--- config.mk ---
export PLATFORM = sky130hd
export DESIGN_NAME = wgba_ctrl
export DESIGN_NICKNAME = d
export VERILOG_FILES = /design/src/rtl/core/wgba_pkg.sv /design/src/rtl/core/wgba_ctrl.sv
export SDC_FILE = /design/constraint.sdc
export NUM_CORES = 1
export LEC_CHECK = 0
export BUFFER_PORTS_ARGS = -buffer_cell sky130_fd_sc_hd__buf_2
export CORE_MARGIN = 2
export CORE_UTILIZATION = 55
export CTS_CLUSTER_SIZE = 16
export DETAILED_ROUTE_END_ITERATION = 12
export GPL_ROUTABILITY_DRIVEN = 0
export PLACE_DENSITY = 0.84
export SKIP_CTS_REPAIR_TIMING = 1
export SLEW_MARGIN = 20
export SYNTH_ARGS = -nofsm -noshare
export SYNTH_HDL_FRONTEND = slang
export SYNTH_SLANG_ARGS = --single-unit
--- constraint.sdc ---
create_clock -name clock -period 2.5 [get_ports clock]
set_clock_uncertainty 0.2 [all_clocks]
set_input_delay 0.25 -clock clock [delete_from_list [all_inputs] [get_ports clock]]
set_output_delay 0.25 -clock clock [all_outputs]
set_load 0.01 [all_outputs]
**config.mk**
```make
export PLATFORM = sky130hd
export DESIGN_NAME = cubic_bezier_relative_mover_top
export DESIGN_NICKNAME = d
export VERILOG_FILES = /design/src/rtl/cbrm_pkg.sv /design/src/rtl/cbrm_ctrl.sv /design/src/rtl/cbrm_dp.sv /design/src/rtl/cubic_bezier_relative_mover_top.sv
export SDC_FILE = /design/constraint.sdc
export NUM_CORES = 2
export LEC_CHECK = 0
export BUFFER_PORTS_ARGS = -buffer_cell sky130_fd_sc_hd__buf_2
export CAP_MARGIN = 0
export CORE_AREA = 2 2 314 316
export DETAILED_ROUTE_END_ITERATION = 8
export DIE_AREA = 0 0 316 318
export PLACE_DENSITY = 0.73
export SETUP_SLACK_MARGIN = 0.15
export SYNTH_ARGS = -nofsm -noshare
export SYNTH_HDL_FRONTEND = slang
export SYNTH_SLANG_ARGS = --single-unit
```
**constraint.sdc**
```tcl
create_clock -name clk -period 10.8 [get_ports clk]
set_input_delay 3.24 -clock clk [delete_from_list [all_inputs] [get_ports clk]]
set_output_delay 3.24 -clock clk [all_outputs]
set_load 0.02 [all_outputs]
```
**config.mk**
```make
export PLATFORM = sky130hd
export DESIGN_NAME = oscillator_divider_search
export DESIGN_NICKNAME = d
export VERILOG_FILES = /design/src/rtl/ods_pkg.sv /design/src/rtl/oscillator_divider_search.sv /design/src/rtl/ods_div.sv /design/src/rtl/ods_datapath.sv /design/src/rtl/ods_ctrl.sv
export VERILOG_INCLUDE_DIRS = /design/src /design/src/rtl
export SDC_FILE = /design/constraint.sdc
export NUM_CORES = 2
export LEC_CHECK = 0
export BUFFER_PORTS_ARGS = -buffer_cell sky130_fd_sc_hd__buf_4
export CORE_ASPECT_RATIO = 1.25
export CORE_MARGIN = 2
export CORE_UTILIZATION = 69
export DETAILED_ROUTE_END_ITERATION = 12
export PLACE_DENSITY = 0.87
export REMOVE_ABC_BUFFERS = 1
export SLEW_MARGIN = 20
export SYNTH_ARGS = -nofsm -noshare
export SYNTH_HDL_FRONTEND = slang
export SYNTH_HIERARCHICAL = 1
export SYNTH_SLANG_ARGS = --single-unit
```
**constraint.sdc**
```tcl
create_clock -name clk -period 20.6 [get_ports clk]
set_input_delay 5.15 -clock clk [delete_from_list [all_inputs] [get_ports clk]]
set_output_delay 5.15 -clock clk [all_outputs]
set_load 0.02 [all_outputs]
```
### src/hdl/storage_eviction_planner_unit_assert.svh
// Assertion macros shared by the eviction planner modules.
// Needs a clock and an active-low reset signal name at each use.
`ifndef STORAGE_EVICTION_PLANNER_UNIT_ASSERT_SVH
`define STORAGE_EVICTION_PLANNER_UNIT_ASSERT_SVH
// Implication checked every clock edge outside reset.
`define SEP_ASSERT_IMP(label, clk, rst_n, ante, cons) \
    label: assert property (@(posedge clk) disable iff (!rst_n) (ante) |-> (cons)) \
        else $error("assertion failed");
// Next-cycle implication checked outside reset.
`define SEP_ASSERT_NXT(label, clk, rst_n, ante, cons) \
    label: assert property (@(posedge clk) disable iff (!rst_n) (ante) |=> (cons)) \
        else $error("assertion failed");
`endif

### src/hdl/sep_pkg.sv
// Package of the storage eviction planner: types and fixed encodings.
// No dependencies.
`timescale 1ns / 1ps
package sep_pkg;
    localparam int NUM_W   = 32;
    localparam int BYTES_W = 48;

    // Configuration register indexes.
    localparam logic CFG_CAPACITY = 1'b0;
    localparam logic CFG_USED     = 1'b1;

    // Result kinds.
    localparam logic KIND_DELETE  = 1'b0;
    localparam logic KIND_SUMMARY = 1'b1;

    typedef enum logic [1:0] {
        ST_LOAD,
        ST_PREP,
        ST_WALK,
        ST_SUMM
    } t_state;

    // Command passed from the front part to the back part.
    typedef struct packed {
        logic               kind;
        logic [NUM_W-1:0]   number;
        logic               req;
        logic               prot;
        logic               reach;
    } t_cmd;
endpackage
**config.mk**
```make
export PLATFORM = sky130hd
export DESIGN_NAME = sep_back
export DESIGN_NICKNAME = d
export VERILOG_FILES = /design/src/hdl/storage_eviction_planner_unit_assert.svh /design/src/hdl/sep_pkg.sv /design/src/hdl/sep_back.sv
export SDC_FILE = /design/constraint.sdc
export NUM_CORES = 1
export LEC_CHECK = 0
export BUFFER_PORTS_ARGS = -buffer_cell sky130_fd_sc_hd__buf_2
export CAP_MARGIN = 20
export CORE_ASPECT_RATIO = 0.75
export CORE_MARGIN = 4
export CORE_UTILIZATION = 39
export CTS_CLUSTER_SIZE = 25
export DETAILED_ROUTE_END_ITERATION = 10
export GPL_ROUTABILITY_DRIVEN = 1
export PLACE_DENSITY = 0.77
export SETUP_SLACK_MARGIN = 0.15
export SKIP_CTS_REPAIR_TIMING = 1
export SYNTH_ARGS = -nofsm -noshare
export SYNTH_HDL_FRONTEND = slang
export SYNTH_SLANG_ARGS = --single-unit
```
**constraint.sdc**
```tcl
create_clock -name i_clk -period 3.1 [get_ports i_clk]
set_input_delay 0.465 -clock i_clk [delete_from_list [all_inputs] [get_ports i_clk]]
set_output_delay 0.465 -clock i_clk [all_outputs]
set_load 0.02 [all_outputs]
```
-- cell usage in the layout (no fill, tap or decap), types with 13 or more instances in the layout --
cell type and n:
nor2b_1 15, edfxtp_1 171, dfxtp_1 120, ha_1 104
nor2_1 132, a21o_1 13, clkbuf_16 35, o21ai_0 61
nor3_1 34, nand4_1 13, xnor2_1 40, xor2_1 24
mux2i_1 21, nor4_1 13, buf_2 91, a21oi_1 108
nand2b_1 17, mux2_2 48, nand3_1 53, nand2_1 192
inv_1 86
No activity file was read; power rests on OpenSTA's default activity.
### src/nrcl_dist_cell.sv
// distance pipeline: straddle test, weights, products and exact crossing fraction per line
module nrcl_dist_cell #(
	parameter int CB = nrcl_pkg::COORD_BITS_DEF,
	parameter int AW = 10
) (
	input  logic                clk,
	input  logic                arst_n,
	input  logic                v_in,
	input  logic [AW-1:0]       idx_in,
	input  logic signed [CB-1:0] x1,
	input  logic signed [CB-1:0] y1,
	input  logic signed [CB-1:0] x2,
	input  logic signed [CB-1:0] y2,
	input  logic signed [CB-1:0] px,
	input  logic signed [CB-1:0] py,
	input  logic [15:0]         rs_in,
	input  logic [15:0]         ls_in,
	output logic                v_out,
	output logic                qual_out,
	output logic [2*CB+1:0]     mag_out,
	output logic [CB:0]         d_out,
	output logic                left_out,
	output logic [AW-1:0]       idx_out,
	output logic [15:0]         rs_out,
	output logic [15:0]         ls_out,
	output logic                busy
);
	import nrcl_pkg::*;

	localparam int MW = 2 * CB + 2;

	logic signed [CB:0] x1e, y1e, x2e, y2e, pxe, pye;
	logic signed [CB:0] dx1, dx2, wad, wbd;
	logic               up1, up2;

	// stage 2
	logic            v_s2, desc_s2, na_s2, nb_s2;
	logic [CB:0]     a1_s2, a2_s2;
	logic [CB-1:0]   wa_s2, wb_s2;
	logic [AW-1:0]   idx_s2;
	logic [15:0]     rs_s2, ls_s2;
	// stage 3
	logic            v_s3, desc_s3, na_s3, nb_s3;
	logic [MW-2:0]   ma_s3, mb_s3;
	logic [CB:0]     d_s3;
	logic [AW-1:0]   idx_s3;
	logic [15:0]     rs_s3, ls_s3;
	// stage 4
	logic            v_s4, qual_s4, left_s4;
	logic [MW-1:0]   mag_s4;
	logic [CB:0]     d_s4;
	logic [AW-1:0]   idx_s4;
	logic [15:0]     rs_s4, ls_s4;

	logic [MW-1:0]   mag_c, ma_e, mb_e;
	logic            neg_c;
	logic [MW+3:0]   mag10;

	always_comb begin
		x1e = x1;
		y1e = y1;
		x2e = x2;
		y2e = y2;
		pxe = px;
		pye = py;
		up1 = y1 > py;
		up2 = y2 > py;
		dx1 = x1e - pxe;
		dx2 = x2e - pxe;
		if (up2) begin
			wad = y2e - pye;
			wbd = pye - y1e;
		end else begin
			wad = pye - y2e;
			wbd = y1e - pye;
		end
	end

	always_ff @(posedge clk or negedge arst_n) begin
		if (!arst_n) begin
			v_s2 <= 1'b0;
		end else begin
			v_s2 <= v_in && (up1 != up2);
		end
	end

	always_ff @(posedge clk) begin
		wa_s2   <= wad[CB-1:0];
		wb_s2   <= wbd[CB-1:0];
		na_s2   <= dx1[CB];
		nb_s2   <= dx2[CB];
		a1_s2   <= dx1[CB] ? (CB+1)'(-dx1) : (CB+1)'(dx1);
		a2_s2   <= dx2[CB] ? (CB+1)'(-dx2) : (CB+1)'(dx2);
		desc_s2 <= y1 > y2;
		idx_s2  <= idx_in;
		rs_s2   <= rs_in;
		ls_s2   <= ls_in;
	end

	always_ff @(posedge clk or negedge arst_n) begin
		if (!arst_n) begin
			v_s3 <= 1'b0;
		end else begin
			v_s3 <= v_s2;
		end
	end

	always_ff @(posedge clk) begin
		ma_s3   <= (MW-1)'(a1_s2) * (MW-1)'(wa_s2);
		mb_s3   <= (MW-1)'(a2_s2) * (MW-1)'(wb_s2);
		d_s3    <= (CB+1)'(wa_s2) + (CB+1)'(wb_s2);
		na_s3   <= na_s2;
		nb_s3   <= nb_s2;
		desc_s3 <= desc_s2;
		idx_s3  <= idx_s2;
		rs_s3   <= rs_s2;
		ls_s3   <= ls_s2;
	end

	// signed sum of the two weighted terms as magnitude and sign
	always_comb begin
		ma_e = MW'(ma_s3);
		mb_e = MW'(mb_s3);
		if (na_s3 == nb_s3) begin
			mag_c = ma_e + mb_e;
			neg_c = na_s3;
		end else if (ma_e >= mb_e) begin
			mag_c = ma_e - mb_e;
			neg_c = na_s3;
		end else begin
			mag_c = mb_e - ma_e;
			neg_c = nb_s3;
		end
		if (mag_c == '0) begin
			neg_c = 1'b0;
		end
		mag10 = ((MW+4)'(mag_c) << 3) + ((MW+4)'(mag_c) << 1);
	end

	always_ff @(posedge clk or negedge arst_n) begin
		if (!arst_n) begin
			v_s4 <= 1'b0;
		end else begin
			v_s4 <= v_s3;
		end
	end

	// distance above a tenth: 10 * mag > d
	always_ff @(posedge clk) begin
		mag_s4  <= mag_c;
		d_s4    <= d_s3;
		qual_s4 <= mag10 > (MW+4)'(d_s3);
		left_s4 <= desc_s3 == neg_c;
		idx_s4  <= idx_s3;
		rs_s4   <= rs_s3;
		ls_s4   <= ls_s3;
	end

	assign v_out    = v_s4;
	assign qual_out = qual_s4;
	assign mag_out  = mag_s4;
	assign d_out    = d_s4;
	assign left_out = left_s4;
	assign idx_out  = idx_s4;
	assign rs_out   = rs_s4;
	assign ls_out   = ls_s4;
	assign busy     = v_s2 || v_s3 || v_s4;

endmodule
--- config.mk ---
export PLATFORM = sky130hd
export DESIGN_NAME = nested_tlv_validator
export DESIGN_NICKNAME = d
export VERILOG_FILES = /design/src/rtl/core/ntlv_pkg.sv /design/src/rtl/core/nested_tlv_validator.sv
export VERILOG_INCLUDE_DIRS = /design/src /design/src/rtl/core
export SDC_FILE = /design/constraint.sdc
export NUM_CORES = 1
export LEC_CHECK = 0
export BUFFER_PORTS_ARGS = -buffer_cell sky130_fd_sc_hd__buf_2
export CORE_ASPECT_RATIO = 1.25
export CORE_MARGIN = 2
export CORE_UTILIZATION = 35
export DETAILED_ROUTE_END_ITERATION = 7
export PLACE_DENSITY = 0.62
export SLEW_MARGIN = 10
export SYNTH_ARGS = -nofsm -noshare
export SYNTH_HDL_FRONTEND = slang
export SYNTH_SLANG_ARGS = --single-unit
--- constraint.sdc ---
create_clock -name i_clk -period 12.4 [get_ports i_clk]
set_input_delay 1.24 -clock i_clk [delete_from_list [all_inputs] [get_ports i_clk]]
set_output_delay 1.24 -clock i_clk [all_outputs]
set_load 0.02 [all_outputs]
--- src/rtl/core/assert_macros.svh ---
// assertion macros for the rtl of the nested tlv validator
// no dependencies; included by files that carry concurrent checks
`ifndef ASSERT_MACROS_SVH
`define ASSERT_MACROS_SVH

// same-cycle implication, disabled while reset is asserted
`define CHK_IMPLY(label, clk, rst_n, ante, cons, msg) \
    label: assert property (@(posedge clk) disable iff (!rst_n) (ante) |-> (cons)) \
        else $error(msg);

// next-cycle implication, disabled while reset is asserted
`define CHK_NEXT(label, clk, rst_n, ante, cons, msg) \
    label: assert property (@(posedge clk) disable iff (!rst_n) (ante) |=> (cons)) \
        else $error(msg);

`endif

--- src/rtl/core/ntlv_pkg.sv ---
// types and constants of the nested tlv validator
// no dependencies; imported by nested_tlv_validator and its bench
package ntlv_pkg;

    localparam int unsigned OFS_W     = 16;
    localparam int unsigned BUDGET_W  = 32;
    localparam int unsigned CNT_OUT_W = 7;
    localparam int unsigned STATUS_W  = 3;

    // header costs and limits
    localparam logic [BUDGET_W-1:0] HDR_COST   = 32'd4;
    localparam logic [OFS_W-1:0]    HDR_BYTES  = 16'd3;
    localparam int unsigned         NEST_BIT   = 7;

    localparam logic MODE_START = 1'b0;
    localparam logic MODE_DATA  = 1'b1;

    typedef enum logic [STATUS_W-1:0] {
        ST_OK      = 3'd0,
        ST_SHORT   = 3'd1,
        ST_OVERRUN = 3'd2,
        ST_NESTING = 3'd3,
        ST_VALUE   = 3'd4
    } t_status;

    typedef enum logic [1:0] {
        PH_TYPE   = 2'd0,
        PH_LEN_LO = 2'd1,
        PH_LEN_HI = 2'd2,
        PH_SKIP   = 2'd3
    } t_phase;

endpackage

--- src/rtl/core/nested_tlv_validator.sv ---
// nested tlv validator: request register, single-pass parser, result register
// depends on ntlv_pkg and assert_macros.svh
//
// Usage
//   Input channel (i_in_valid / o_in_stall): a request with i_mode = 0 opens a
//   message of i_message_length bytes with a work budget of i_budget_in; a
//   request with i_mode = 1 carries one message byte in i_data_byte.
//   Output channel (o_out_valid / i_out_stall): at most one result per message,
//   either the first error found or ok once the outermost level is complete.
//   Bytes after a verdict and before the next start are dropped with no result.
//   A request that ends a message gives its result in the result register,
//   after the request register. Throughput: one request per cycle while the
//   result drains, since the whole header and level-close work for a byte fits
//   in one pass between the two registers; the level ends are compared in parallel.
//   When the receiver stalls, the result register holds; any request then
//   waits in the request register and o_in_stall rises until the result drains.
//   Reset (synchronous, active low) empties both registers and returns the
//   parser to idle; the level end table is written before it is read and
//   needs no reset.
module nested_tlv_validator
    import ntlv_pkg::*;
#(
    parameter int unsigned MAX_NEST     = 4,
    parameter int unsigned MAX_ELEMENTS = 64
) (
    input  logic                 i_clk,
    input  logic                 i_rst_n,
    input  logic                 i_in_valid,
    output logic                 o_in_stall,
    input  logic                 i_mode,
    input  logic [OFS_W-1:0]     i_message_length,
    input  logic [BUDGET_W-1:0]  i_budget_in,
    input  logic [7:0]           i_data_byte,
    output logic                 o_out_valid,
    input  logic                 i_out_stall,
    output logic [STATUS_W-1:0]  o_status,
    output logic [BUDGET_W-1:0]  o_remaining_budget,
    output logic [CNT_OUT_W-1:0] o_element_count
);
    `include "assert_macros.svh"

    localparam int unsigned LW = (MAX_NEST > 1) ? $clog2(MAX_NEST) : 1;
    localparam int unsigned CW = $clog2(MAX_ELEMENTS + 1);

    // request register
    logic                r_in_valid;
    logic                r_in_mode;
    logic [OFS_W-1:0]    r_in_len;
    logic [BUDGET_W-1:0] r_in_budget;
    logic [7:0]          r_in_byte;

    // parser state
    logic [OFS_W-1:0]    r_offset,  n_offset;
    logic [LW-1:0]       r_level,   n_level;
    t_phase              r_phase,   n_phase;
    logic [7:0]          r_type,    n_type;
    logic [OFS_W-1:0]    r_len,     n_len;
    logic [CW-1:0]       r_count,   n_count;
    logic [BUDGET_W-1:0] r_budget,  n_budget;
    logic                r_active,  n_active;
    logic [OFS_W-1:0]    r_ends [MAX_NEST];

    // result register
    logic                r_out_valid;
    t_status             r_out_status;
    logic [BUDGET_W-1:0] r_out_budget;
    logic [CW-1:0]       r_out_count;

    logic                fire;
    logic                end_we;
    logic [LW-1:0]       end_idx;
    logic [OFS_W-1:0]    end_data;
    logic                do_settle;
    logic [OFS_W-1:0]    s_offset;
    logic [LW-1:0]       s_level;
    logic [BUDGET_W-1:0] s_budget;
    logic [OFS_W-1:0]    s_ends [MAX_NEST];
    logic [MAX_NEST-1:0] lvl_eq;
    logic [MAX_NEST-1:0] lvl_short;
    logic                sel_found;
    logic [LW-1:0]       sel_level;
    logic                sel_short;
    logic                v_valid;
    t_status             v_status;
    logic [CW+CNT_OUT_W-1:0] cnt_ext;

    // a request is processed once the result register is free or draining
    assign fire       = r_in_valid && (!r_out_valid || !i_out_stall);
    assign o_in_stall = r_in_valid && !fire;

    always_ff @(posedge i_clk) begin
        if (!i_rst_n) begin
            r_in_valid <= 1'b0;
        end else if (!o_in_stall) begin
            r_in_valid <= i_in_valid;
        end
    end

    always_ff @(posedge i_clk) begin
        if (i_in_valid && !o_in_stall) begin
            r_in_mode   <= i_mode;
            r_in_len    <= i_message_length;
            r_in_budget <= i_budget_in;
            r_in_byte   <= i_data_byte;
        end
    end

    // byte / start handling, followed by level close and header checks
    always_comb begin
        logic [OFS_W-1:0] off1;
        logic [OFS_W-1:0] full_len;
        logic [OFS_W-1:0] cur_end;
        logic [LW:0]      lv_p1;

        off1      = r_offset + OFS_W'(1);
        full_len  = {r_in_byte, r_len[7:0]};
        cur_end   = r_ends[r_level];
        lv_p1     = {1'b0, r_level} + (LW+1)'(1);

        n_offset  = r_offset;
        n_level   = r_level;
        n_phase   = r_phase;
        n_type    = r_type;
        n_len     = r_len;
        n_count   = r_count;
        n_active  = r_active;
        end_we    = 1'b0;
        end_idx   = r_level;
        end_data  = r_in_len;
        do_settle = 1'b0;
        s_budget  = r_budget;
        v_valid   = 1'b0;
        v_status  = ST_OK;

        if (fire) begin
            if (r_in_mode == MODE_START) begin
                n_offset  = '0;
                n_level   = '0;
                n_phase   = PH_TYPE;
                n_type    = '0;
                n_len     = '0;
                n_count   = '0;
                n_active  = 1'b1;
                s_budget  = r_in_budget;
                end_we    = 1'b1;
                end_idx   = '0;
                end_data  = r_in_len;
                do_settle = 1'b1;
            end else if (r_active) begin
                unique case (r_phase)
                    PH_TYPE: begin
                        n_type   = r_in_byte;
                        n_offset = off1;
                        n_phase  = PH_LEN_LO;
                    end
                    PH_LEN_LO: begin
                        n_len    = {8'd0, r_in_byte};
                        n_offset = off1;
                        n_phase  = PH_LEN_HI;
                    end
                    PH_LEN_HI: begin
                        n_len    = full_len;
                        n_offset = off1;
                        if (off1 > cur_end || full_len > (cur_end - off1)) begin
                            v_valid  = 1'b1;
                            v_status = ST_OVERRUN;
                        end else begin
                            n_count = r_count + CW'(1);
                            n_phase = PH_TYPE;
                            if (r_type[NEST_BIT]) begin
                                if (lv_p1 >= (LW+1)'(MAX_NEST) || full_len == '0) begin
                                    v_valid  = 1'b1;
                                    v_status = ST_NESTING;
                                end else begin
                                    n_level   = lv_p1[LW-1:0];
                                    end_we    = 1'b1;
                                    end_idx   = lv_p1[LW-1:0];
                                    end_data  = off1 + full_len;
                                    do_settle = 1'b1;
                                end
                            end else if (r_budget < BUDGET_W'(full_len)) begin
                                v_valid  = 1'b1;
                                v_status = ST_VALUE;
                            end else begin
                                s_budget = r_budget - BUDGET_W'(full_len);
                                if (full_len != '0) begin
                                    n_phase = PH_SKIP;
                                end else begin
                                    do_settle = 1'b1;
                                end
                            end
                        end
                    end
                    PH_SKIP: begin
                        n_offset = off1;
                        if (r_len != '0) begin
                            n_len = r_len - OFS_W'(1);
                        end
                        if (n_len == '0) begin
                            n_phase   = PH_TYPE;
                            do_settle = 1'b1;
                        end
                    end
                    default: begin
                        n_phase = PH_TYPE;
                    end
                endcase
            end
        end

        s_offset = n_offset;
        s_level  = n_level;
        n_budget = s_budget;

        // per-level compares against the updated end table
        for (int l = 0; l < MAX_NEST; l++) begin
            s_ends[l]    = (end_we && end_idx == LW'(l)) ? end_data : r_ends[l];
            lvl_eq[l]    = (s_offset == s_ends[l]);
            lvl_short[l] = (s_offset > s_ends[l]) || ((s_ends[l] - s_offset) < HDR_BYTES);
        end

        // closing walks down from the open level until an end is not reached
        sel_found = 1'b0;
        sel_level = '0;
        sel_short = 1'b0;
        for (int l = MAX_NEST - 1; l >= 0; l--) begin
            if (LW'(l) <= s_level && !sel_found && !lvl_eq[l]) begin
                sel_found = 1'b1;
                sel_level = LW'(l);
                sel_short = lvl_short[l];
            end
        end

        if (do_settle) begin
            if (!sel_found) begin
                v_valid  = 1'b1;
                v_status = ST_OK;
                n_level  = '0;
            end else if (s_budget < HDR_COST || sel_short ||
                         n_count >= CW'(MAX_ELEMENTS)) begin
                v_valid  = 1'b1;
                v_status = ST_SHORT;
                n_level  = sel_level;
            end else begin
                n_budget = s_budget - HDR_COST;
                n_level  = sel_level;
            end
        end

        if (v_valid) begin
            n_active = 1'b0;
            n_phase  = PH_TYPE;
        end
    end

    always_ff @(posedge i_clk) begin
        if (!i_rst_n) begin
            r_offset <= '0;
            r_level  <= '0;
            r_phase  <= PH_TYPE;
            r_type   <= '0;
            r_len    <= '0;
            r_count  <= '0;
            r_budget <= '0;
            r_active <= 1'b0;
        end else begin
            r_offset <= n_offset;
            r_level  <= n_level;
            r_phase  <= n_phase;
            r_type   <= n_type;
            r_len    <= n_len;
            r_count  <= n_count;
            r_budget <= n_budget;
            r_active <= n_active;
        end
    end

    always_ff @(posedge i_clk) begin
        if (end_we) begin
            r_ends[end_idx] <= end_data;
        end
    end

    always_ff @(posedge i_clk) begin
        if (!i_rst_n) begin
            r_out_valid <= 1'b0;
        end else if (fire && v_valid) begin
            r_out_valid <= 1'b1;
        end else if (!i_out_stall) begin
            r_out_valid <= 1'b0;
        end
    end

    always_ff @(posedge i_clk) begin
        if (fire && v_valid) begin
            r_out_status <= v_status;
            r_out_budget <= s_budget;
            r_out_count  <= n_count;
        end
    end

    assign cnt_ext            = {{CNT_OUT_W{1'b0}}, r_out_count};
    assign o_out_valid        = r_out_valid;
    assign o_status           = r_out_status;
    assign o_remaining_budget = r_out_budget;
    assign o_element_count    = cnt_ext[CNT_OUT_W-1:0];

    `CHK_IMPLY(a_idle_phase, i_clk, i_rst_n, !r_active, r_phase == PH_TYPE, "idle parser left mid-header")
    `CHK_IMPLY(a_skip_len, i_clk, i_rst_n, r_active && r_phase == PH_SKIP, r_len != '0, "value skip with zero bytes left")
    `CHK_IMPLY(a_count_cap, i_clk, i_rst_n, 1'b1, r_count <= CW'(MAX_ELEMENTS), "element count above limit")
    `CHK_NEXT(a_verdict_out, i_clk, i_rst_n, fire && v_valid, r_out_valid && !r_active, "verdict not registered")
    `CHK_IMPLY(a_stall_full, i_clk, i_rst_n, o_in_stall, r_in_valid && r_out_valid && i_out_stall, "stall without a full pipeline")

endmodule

=== Task item ===
If a line of the data above holds the string "types", count it, then state only the total.

=== Solution to this problem ===
3